━━━━━ Supplied material ━━━━━

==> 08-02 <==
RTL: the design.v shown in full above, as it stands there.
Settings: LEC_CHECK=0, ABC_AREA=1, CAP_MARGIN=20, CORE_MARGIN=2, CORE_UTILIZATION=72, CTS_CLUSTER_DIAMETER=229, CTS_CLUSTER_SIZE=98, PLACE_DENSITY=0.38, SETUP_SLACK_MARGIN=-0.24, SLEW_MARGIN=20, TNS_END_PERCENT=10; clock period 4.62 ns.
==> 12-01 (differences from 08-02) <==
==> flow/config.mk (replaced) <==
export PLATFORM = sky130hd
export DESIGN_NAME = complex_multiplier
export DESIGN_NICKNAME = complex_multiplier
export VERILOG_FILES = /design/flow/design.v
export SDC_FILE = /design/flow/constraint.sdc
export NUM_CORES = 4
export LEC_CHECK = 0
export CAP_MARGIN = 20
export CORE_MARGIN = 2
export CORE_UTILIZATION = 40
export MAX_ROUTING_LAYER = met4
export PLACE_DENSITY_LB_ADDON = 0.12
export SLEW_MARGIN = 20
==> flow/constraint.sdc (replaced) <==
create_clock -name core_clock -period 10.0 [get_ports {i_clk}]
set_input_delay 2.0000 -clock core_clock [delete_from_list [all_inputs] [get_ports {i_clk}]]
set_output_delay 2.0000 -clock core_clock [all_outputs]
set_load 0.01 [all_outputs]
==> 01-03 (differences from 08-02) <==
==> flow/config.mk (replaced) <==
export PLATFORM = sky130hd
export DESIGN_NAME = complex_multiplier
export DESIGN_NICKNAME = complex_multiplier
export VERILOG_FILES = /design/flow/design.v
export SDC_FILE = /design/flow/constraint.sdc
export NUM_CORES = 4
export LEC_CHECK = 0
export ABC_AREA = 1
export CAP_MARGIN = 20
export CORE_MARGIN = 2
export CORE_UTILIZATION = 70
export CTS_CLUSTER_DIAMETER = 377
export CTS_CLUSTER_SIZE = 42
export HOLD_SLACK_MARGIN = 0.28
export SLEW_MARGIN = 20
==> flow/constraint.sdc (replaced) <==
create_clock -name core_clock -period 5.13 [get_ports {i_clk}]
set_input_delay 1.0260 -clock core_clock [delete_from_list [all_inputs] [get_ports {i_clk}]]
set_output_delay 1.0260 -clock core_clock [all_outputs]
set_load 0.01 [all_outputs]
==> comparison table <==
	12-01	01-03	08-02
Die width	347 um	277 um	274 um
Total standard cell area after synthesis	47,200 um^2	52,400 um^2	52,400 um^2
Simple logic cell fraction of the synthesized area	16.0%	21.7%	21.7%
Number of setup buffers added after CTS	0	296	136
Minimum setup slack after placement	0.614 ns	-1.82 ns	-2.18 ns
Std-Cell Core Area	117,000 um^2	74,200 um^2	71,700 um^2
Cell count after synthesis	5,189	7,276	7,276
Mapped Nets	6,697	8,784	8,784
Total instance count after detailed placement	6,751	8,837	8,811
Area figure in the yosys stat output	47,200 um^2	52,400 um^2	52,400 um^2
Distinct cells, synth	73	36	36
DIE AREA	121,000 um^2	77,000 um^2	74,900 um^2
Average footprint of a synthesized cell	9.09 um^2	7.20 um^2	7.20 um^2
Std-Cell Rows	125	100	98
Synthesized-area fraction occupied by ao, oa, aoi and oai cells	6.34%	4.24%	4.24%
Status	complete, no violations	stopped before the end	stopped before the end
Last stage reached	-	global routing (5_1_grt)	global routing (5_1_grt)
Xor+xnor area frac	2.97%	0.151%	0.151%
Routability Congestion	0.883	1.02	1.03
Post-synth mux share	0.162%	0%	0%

━━━━━

* [Action item] Copy each entry exactly, leaving every line as it is.

* [Worked solution]
==> 08-02 <==
RTL: the design.v shown in full above, as it stands there.
Settings: LEC_CHECK=0, ABC_AREA=1, CAP_MARGIN=20, CORE_MARGIN=2, CORE_UTILIZATION=72, CTS_CLUSTER_DIAMETER=229, CTS_CLUSTER_SIZE=98, PLACE_DENSITY=0.38, SETUP_SLACK_MARGIN=-0.24, SLEW_MARGIN=20, TNS_END_PERCENT=10; clock period 4.62 ns.
==> 12-01 (differences from 08-02) <==
==> flow/config.mk (replaced) <==
export PLATFORM = sky130hd
export DESIGN_NAME = complex_multiplier
export DESIGN_NICKNAME = complex_multiplier
export VERILOG_FILES = /design/flow/design.v
export SDC_FILE = /design/flow/constraint.sdc
export NUM_CORES = 4
export LEC_CHECK = 0
export CAP_MARGIN = 20
export CORE_MARGIN = 2
export CORE_UTILIZATION = 40
export MAX_ROUTING_LAYER = met4
export PLACE_DENSITY_LB_ADDON = 0.12
export SLEW_MARGIN = 20
==> flow/constraint.sdc (replaced) <==
create_clock -name core_clock -period 10.0 [get_ports {i_clk}]
set_input_delay 2.0000 -clock core_clock [delete_from_list [all_inputs] [get_ports {i_clk}]]
set_output_delay 2.0000 -clock core_clock [all_outputs]
set_load 0.01 [all_outputs]
==> 01-03 (differences from 08-02) <==
==> flow/config.mk (replaced) <==
export PLATFORM = sky130hd
export DESIGN_NAME = complex_multiplier
export DESIGN_NICKNAME = complex_multiplier
export VERILOG_FILES = /design/flow/design.v
export SDC_FILE = /design/flow/constraint.sdc
export NUM_CORES = 4
export LEC_CHECK = 0
export ABC_AREA = 1
export CAP_MARGIN = 20
export CORE_MARGIN = 2
export CORE_UTILIZATION = 70
export CTS_CLUSTER_DIAMETER = 377
export CTS_CLUSTER_SIZE = 42
export HOLD_SLACK_MARGIN = 0.28
export SLEW_MARGIN = 20
==> flow/constraint.sdc (replaced) <==
create_clock -name core_clock -period 5.13 [get_ports {i_clk}]
set_input_delay 1.0260 -clock core_clock [delete_from_list [all_inputs] [get_ports {i_clk}]]
set_output_delay 1.0260 -clock core_clock [all_outputs]
set_load 0.01 [all_outputs]
==> comparison table <==
	12-01	01-03	08-02
Die width	347 um	277 um	274 um
Total standard cell area after synthesis	47,200 um^2	52,400 um^2	52,400 um^2
Simple logic cell fraction of the synthesized area	16.0%	21.7%	21.7%
Number of setup buffers added after CTS	0	296	136
Minimum setup slack after placement	0.614 ns	-1.82 ns	-2.18 ns
Std-Cell Core Area	117,000 um^2	74,200 um^2	71,700 um^2
Cell count after synthesis	5,189	7,276	7,276
Mapped Nets	6,697	8,784	8,784
Total instance count after detailed placement	6,751	8,837	8,811
Area figure in the yosys stat output	47,200 um^2	52,400 um^2	52,400 um^2
Distinct cells, synth	73	36	36
DIE AREA	121,000 um^2	77,000 um^2	74,900 um^2
Average footprint of a synthesized cell	9.09 um^2	7.20 um^2	7.20 um^2
Std-Cell Rows	125	100	98
Synthesized-area fraction occupied by ao, oa, aoi and oai cells	6.34%	4.24%	4.24%
Status	complete, no violations	stopped before the end	stopped before the end
Last stage reached	-	global routing (5_1_grt)	global routing (5_1_grt)
Xor+xnor area frac	2.97%	0.151%	0.151%
Routability Congestion	0.883	1.02	1.03
Post-synth mux share	0.162%	0%	0%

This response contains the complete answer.